Vladimir Butenko is a modern writer, poet, publicist, bard from Stavropol; author of 14 books; laureate of many literary awards, including “Day of Victory” (1995), named after Semyon Babaevsky (1996), for the best prose work of the journal “Our Contemporary” (2011); twice awarded the governor’s prize (2005 and 2007); awarded the Order “For the Revival of Cossacks.”
The main problem of his work is the fate of the Cossacks.
V. P. Butenko was born on 30 May 1952 in the hamlet of Dar’evka, in the Rodionovo-Nesvetaisky District of the Rostov Region, into a family of rural teachers. His paternal grandfather, Nikita Yakovlevich, was taken from the Novocherkassk Cossack shelter and adopted by the Butenko couple, who gave him their surname. The writer’s father, Pavel Nikitich, a participant in the Great Patriotic War, went through it to the very last salvos of Victory, fighting in battles for the Caucasus, in Karelia and Norway, for which he was awarded many military honors. His mother taught V. P. Butenko to read and write. And it was his father—an capable musician—who sparked his interest in playing the balalaika and guitar. A distinct world of Don nature, Ukrainian and Cossack songs, the original and courageous characters of hamlet residents, as well as folktales and works of Russian classics, awakened in him an early interest in literary and musical creativity.
Vladimir Butenko “published” his first poem in the twelve-year-old school handwritten magazine “Podsnyezhnik.” While studying at the Stavropol Medical Institute, he attended the literary group at the newspaper “Molodoy Leninets,” led by the poet Aleksandr Mosintsev. For seven years Butenko worked as a dentist in the settlement of Tselyne in the Rostov Region, and then returned to Stavropol. Here his first books were published—“Winter Bonfire” (1983), “Hamlet Wells” (1984), “Waiting for a Friend” (1987)—which allowed Vladimir Butenko to become, in 1988, a member of the Union of Writers of the USSR.

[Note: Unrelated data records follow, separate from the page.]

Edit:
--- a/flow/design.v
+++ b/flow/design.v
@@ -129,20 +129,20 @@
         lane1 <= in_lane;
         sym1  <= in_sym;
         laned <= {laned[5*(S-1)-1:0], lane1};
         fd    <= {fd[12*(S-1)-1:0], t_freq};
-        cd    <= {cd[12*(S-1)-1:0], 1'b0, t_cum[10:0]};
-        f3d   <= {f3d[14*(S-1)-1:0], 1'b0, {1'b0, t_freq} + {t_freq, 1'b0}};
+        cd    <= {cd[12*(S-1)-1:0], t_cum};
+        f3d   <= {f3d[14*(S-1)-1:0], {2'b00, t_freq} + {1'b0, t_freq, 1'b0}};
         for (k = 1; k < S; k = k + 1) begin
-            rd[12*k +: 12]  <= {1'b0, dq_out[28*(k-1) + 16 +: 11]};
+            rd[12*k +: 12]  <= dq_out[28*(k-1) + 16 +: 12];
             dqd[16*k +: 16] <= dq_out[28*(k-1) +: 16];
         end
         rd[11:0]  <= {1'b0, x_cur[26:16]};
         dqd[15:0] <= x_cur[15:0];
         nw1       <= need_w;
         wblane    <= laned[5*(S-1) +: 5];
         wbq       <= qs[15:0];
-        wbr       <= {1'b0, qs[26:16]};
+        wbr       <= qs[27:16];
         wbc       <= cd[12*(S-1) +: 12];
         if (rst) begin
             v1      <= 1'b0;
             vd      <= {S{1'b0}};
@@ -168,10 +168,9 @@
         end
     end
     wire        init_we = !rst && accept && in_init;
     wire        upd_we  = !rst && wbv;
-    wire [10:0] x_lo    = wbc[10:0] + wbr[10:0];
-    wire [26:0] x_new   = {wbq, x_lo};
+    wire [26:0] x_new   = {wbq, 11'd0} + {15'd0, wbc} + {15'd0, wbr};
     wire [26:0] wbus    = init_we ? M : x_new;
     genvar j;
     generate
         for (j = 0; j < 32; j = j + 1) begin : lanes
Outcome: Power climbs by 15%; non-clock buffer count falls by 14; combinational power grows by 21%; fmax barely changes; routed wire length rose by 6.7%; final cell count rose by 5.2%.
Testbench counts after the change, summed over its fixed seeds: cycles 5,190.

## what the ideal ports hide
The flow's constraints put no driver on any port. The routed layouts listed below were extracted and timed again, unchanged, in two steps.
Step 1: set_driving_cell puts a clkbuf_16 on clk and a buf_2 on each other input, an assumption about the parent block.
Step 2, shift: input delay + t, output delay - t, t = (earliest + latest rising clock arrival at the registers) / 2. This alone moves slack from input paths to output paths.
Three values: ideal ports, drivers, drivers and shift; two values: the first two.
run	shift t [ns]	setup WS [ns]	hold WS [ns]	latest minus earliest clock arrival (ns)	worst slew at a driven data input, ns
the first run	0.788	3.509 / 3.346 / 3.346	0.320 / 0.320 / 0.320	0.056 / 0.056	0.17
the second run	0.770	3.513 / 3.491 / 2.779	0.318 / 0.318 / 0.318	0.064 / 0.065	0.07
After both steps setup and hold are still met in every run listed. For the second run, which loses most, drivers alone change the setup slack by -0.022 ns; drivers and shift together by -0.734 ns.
What follows belongs to an exercise in optimizing a design on an open flow for small area, a short achievable clock period and few clock cycles; a production flow would make more cautious choices.
The RTL was checked by simulation tests, not by an equivalence proof against the original design.
Power is estimated from default activity; no workload was simulated.

==> flow/design.v, too long to show whole: its modules and the start of the top module <==
// module jtlvi_core: 1130 lines
// module jtlvi_mem: 104 lines
// module jtlvi_add17: 47 lines
module jtlvi_core (
  input             clk,
  input             rst,         
  input             bus_valid,
  input             bus_we,
  input      [7:0]  bus_addr,
  input      [31:0] bus_wdata,
  output reg        rsp_valid,
  output reg [31:0] rsp_rdata,
  output reg        rsp_err,
  output reg        irq
);
  // ...
==> flow/flow/run.sh <==
#!/bin/bash
set -euo pipefail
bash standard.sh SETUP_SLACK_MARGIN=9.0 ABC_CLOCK_PERIOD_IN_PS=4500 finish > standard_flow.log 2>&1
==> flow/standard.sh <==
#!/bin/bash
# synth_recipe.tcl (not shown) runs the flow's synth.tcl, then flattens the netlist and writes it again
# the make line also repeats each setting of config.mk as NAME=value (left out here)
make -C /OpenROAD-flow-scripts/flow DESIGN_CONFIG=/design/flow/config.mk WORK_HOME=/design/flow/orfs CLKGATE_MAP_FILE= SYNTH_SCRIPT=/design/flow/synth_recipe.tcl "${@:-finish}"
==> flow/config.mk <==
export PLATFORM = sky130hd
export DESIGN_NAME = jtlvi_core
export DESIGN_NICKNAME = jtlvi_core
export VERILOG_FILES = /design/flow/design.v
export SDC_FILE = /design/flow/constraint.sdc
export NUM_CORES = 8
export LEC_CHECK = 0
export CAP_MARGIN = 30
export CORE_MARGIN = 2
export CORE_UTILIZATION = 40
export PLACE_DENSITY = 0.6
export SLEW_MARGIN = 30
==> flow/constraint.sdc <==
create_clock -name core_clock -period 14.0 [get_ports {clk}]
set_input_delay 2.8000 -clock core_clock [delete_from_list [all_inputs] [get_ports {clk}]]
set_output_delay 2.8000 -clock core_clock [all_outputs]
set_load 0.01 [all_outputs]
This design comes from an exercise in tuning for small area on the open sky130 flow, not from production work. Only simulation tests tie the RTL to the original design; equivalence was not proved. Power figures rest on the tool's default switching activity, not on a simulated workload.

**design/flow/config.mk**
```make
export PLATFORM = sky130hd
export DESIGN_NAME = hc11mon_dl
export DESIGN_NICKNAME = hc11mon_dl
export VERILOG_FILES = /design/flow/design.v
export SDC_FILE = /design/flow/constraint.sdc
export NUM_CORES = 4
export LEC_CHECK = 0
export CAP_MARGIN = 20
export CORE_MARGIN = 2
export CORE_UTILIZATION = 40
export PLACE_DENSITY = 0.6
export SLEW_MARGIN = 20
```
**design/flow/constraint.sdc**
```tcl
create_clock -name core_clock -period 10.0 [get_ports {clk}]
set_input_delay 2.0000 -clock core_clock [delete_from_list [all_inputs] [get_ports {clk}]]
set_output_delay 2.0000 -clock core_clock [all_outputs]
set_load 0.01 [all_outputs]
```
Source: an optimization exercise on an open RTL-to-GDS flow (aim: small area, a short achievable clock period and few clock cycles). Production flows keep margins and buffers that such runs may drop. In this exercise RTL edits were held to simulation tests only and were not proved equivalent to the original.

== beta ==
## rs_dec16
module rs_dec16 (
    input  wire       clk,
    input  wire       rst,
    input  wire       in_valid,
    input  wire [7:0] in_data,
    input  wire       in_last,
    output wire       in_ready,
    output reg        corr_valid,
    output reg  [7:0] corr_pos,
    output reg  [7:0] corr_val,
    output reg        done,
    output reg  [3:0] done_nerr,
    output reg        done_fail
);
Size: roughly 750 flip-flops, ~36 I/O pins.
Settings: LEC_CHECK=0, CAP_MARGIN=20, CORE_MARGIN=2, CORE_UTILIZATION=40, CTS_CLUSTER_DIAMETER=65, CTS_CLUSTER_SIZE=28, SLEW_MARGIN=20; clock period 15.0 ns.
standard.sh (not shown) runs the stock make flow with config.mk's settings and CLKGATE_MAP_FILE= SYNTH_SCRIPT=/design/flow/synth_recipe.tcl, a recipe that flattens the netlist after the stock synthesis.
==> flow/flow/run.sh <==
#!/bin/bash
# The standard layout (standard.sh), with one change: the port buffers
# that global placement inserts are buf_2 cells instead of the default pick,
# a slow delay cell (clkdlybuf4s50_1) that ends every output path.
# Each step's full output goes to a log file in this folder.
set -euo pipefail
export BUFFER_PORTS_ARGS="-buffer_cell sky130_fd_sc_hd__buf_2"
bash standard.sh synth > synth.log 2>&1
bash standard.sh finish > layout.log 2>&1
Testbench counts of beta, summed over its fixed seeds: cycles 42,328.
[inputs] epsilon vs beta
--- a/flow/design.v
+++ b/flow/design.v
@@ -205,14 +205,13 @@
     wire [3:0] r2   = cr + {3'd0, p1root};
     wire       bad2 = cb || (p1root && p1lo[11:4] == 8'h00);
     wire       fin  = p1v && (p1imm || p1last || bad2 || (p1root && r2 == cL));
     wire bm_idle = bst[I_IDLE];
     wire ch_idle = !cbusy && !p1v;
     wire ch_take = bst[I_WAIT] && ch_idle;
-    wire rdy  = !(iv && il) || bm_idle;
-    wire take = in_valid && rdy;
+    wire take = in_valid && in_rdy;
     wire proc = iv && (!il || bm_idle);
     wire hand = iv && il && bm_idle;
     wire v_nx = take || (iv && !proc);
     wire l_nx = take ? in_last : il;
     wire bm_idle_nx = (bm_idle && !hand) || ch_take;
     always @(posedge clk) begin
## What came out
epsilon ended up with a higher number of antenna violations at the first check in global routing than beta did.
The run with more setup slack is beta; epsilon has less.
As of epsilon, final cell count without fillers had fallen slightly compared to beta.
Compared with beta, epsilon shows a higher met1 usage.
Testbench counts of epsilon, summed over its fixed seeds: cycles 42,328.

--- another note on this design; it stands on its own ---

## rs_dec16
module rs_dec16 (
    input  wire       clk,
    input  wire       rst,
    input  wire       in_valid,
    input  wire [7:0] in_data,
    input  wire       in_last,
    output wire       in_ready,
    output reg        corr_valid,
    output reg  [7:0] corr_pos,
    output reg  [7:0] corr_val,
    output reg        done,
    output reg  [3:0] done_nerr,
    output reg        done_fail
);
    function [7:0] gf_mulc;
        input [7:0] a;
        input [7:0] b;
        integer k;
        reg [7:0] p, aa;
        begin
            p  = 8'h00;
            aa = a;
            for (k = 0; k < 8; k = k + 1) begin
                if (b[k]) p = p ^ aa;
                aa = {aa[6:0], 1'b0} ^ (aa[7] ? 8'h1d : 8'h00);
            end
            gf_mulc = p;
        end
    endfunction
    function [6:0] clm4;
        input [3:0] a;
        input [3:0] b;
        integer k;
        reg [6:0] p;
        begin
            p = 7'h00;
            for (k = 0; k < 4; k = k + 1)
                if (b[k]) p = p ^ ({3'b000, a} << k);
            clm4 = p;
        end
    endfunction
    function [7:0] gf_mul;
        input [7:0] a;
        input [7:0] b;
        integer k;
        reg [6:0] hh, ll, mm;
        reg [14:0] p;
        begin
  ...
For scale: roughly 3,800 cells after synthesis, about 750 flip-flops, roughly 36 I/O pins, roughly 40,000 um2 of cells after synthesis.
Settings: LEC_CHECK=0, CAP_MARGIN=20, CORE_MARGIN=2, CORE_UTILIZATION=70, CTS_CLUSTER_DIAMETER=65, CTS_CLUSTER_SIZE=28, SLEW_MARGIN=20; clock period 15.0 ns.
standard.sh (not shown) runs the stock make flow with config.mk's settings and CLKGATE_MAP_FILE= SYNTH_SCRIPT=/design/flow/synth_recipe.tcl, a recipe that flattens the netlist after the stock synthesis.
==> flow/flow/run.sh <==
#!/bin/bash
# The standard layout (standard.sh), with one change: the port buffers
# that global placement inserts are buf_2 cells instead of the default pick,
# a slow delay cell (clkdlybuf4s50_1) that ends every output path.
# Each step's full output goes to a log file in this folder.
set -euo pipefail
export BUFFER_PORTS_ARGS="-buffer_cell sky130_fd_sc_hd__buf_2"
bash standard.sh synth > synth.log 2>&1
bash standard.sh finish > layout.log 2>&1
Testbench counts at the start, summed over its fixed seeds: cycles 42,328.
Background: an optimization exercise with open tools, aiming at a short achievable clock period and few clock cycles. Do not read the settings as production practice. Function was checked by simulation only, so behaviour that the tests miss may differ from the original. No activity file was given, so power comes from the tool's default toggle rates.

==> flow/design.v (excerpt) <==
module solar16_core (
    input  wire        clk,
    input  wire        rst,           
    input  wire [16:0] prog_len,      
    output wire        imem_req,
    output wire [15:0] imem_addr,
    input  wire        imem_ack,
    input  wire [31:0] imem_rdata,
    output wire        dmem_req,
    output wire        dmem_we,
    output wire [15:0] dmem_addr,
    output wire [7:0]  dmem_wdata,
    input  wire        dmem_ack,
    input  wire [7:0]  dmem_rdata,
    output wire        in_req,
    input  wire        in_ack,
    input  wire        in_eof,
    input  wire [20:0] in_char,
    output reg         out_valid,
    output reg  [7:0]  out_data,
    output wire [1:0]  run_state,     
    output reg  [2:0]  fault_cause,
    output reg  [16:0] fault_pc,
    output reg  [7:0]  fault_opcode,
    output reg  [7:0]  fault_operand,
    output wire [16:0] pc_out,
    output wire        z_out,
    input  wire [3:0]  dbg_sel,
    output wire [15:0] dbg_reg
);
    localparam OP_ADD  = 8'h00, OP_SUB  = 8'h01, OP_MUL  = 8'h02;
    localparam OP_RADD = 8'h03, OP_RSUB = 8'h04, OP_RMUL = 8'h05;
    localparam OP_MOV  = 8'h10, OP_LD   = 8'h11, OP_ST   = 8'h12, OP_CLR = 8'h13;
    localparam OP_JMP  = 8'h20, OP_JZ   = 8'h21, OP_JNZ  = 8'h22, OP_HALT = 8'h23;
    localparam OP_CMP  = 8'h30;
    localparam OP_AND  = 8'h40, OP_NOT  = 8'h41, OP_OR   = 8'h42, OP_XOR = 8'h43;
    localparam OP_SHL  = 8'h44, OP_SHR  = 8'h45;
    localparam OP_CLZ  = 8'hF0, OP_NOP  = 8'hFF;
    localparam F_ILLEGAL  = 3'd1, F_MISALIGN = 3'd2, F_OUTOFPROG = 3'd3, F_BADREG = 3'd4;
    localparam ST_RUN = 2'd0, ST_HALT = 2'd1, ST_FAULT = 2'd2;
    localparam D_FAULT = 0,    
               D_U1    = 1,    
               D_U2    = 2,    
               D_ADD   = 3,    
               D_SUB   = 4,    
               D_MUL   = 5,    
               D_AND   = 6,
               D_OR    = 7,
  ...
Size in the first run: ~8700 cells after synthesis, roughly 210 I/O pins, roughly 71000 µm² of cells after synthesis.
==> module solar16_dbg_mux, before the edit <==
module solar16_dbg_mux (
    input  wire [15:0] r0, r1, r2, r3, r4, r5, r6, r7,
    input  wire [15:0] r8, r9, r10, r11, r12, r13, r14, r15,
    input  wire [3:0]  sel,
    output wire [15:0] q
);
    wire [3:0] lo, hi;
    solar16_dec2 u_dlo (.s(sel[1:0]), .y(lo));
    solar16_dec2 u_dhi (.s(sel[3:2]), .y(hi));
    wire [15:0] g0, g1, g2, g3;
    solar16_ao4 u_g0 (.e(lo), .a(r0),  .b(r1),  .c(r2),  .d(r3),  .y(g0));
    solar16_ao4 u_g1 (.e(lo), .a(r4),  .b(r5),  .c(r6),  .d(r7),  .y(g1));
    solar16_ao4 u_g2 (.e(lo), .a(r8),  .b(r9),  .c(r10), .d(r11), .y(g2));
    solar16_ao4 u_g3 (.e(lo), .a(r12), .b(r13), .c(r14), .d(r15), .y(g3));
    solar16_ao4 u_q  (.e(hi), .a(g0),  .b(g1),  .c(g2),  .d(g3),  .y(q));
endmodule
==> module solar16_ao4, before the edit <==
module solar16_ao4 (
    input  wire [3:0]  e,
    input  wire [15:0] a, b, c, d,
    output wire [15:0] y
);
    assign y = ({16{e[0]}} & a) | ({16{e[1]}} & b) | ({16{e[2]}} & c) | ({16{e[3]}} & d);
endmodule
clock: 10.0 ns
lec_check: 0
cap_margin: 20
core_margin: 2
core_utilization: 45
place_density: 0.65
setup_slack_margin: 4.9
slew_margin: 20
synth_hierarchical: 1
run.sh (not shown) runs the stock make flow with config.mk's settings and CLKGATE_MAP_FILE= SYNTH_SCRIPT=/design/flow/synth_recipe.tcl, a recipe that flattens the netlist after the stock synthesis.
Testbench counts at the start, summed over its fixed seeds: cycles 31,255.
Change:
--- a/flow/design.v
+++ b/flow/design.v
@@ -607,10 +607,28 @@
     input  wire [3:0]  sel,
     output wire [15:0] q
 );
+    genvar k;
+    generate
+        for (k = 0; k < 4; k = k + 1) begin : sl
+            solar16_dbg_slice u_sl (
+                .r0(r0[4*k+3:4*k]),   .r1(r1[4*k+3:4*k]),   .r2(r2[4*k+3:4*k]),   .r3(r3[4*k+3:4*k]),
+                .r4(r4[4*k+3:4*k]),   .r5(r5[4*k+3:4*k]),   .r6(r6[4*k+3:4*k]),   .r7(r7[4*k+3:4*k]),
+                .r8(r8[4*k+3:4*k]),   .r9(r9[4*k+3:4*k]),   .r10(r10[4*k+3:4*k]), .r11(r11[4*k+3:4*k]),
+                .r12(r12[4*k+3:4*k]), .r13(r13[4*k+3:4*k]), .r14(r14[4*k+3:4*k]), .r15(r15[4*k+3:4*k]),
+                .sel(sel), .q(q[4*k+3:4*k]));
+        end
+    endgenerate
+endmodule
+module solar16_dbg_slice (
+    input  wire [3:0] r0, r1, r2, r3, r4, r5, r6, r7,
+    input  wire [3:0] r8, r9, r10, r11, r12, r13, r14, r15,
+    input  wire [3:0] sel,
+    output wire [3:0] q
+);
     wire [3:0] lo, hi;
     solar16_dec2 u_dlo (.s(sel[1:0]), .y(lo));
     solar16_dec2 u_dhi (.s(sel[3:2]), .y(hi));
-    wire [15:0] g0, g1, g2, g3;
+    wire [3:0] g0, g1, g2, g3;
     solar16_ao4 u_g0 (.e(lo), .a(r0),  .b(r1),  .c(r2),  .d(r3),  .y(g0));
     solar16_ao4 u_g1 (.e(lo), .a(r4),  .b(r5),  .c(r6),  .d(r7),  .y(g1));
     solar16_ao4 u_g2 (.e(lo), .a(r8),  .b(r9),  .c(r10), .d(r11), .y(g2));
@@ -621,11 +639,11 @@
     assign y = {s[1] & s[0], s[1] & ~s[0], ~s[1] & s[0], ~s[1] & ~s[0]};
 endmodule
 module solar16_ao4 (
-    input  wire [3:0]  e,
-    input  wire [15:0] a, b, c, d,
-    output wire [15:0] y
+    input  wire [3:0] e,
+    input  wire [3:0] a, b, c, d,
+    output wire [3:0] y
 );
-    assign y = ({16{e[0]}} & a) | ({16{e[1]}} & b) | ({16{e[2]}} & c) | ({16{e[3]}} & d);
+    assign y = ({4{e[0]}} & a) | ({4{e[1]}} & b) | ({4{e[2]}} & c) | ({4{e[3]}} & d);
 endmodule
 module solar16_mul_tree (input wire [15:0] a, input wire [15:0] b, output wire [15:0] s, output wire [15:0] c);
     wire [16:0] bb = {b, 1'b0};
The changed run finished but fails on antenna violations.
Via count goes up by 0.80%.
Worst hold slack got worse by 23 ps.
Routed wire length stays flat.
Clock power goes down by about 1%.
Utilization goes down by 0.49 points.
Testbench counts after the change, summed over its fixed seeds: cycles 31,255.

re-timing with driven ports:
How much do the figures lean on ideal ports? The routed layouts below were timed once more, with nothing changed but the port constraints.
Step 1: set_driving_cell puts a clkbuf_16 on clk and a buf_2 on each other input, an assumption about the parent block.
Step 2 moves the port delays by t, midway between the first and last clock arrival at a register: inputs arrive t later, outputs are due t later. That takes back most of the time a late clock gives input paths.
Three values: ideal ports, drivers, drivers and shift; two values: the first two.
run	t, ns	setup slack, ns	hold WS [ns]
the first run	0.901	4.425 / 4.369 / 3.917	0.392 / 0.392 / 0.392
the second run	0.879	4.731 / 4.434 / 3.948	0.369 / 0.369 / 0.369
For the second run, which loses most, drivers alone change the setup slack by -0.297 ns; drivers and shift together by -0.783 ns.
This is an optimization exercise on Yosys and OpenROAD, whose aim is small area, a short achievable clock period and few clock cycles, not a production implementation. The RTL was checked by simulation tests, not by an equivalence proof against the original design. Power and IR drop assume default switching activity.

$ cat design/flow/design.v
module hcpu_alu (
    input  wire [4:0]  op,
    input  wire [31:0] a,       
    input  wire [31:0] b,       
    input  wire        cin,     
    output reg  [31:0] y,
    output reg         cout,
    output reg         valid
);
    wire        inv  = (op[1:0] != 2'b00);                   
    wire        ci   = (op[1:0] == 2'b00) ? cin : ((op[1:0] == 2'b01) ? ~cin : 1'b1);
    wire [32:0] sum  = {1'b0, a} + {1'b0, b ^ {32{inv}}} + {32'd0, ci};
    wire        eq   = (a == b);
    wire [4:0]  n    = b[4:0];
    wire        lsl  = (op[3:0] == 4'h7);
    wire [4:0]  s    = lsl ? (5'd0 - n) : n;
    wire [31:0] r0   = s[0] ? {a[0],     a[31:1]}  : a;
    wire [31:0] r1   = s[1] ? {r0[1:0],  r0[31:2]} : r0;
    wire [31:0] r2   = s[2] ? {r1[3:0],  r1[31:4]} : r1;
    wire [31:0] r3   = s[3] ? {r2[7:0],  r2[31:8]} : r2;
    wire [31:0] rot  = s[4] ? {r3[15:0], r3[31:16]} : r3;
    wire [31:0] mr   = 32'hFFFF_FFFF >> n;                   
    wire [31:0] ml   = 32'hFFFF_FFFF << n;                   
    wire [31:0] m    = lsl ? ml : ((op[3:0] == 4'h9) ? 32'hFFFF_FFFF : mr);
    wire        fill = (op[3:0] == 4'h8) & a[31];            
    wire [31:0] sh   = (rot & m) | ({32{fill}} & ~m);
    always @* begin
        y     = 32'd0;
        cout  = cin;
        valid = 1'b1;
        case (op)
            5'h10, 5'h11: {cout, y} = sum;                                
            5'h12: y = eq ? 32'd0 : (sum[32] ? 32'd1 : 32'hFFFF_FFFF);    
            5'h13: y = a & b;                                             
            5'h14: y = a | b;                                             
            5'h15: y = ~a;                                                
            5'h16, 5'h17, 5'h18, 5'h19: y = sh;                           
            default: begin                                                
                y     = 32'd0;
                valid = 1'b0;
            end
        endcase
    end
endmodule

Over three years (from 1989 to 1992) the writer headed the almanac “Stavropolye,” in which, for the first time, a peripheral publication had the courage to publish a chapter from A. Solzhenitsyn’s epic “The Red Wheel.” The almanac once again introduced readers to the name of the remarkable Russian writer from the region, I. Surguchyov, printing several of his little-known works.
In the 1990s V. P. Butenko worked on Stavropol radio as one of its editors. As a poet and musician, he toured the cities of southern Russia, gave concerts in Moscow, and took part in the “Slavic Bazaar” festival in Vitebsk.
He performed his songs in various venues. He released 5 solo magnetic albums.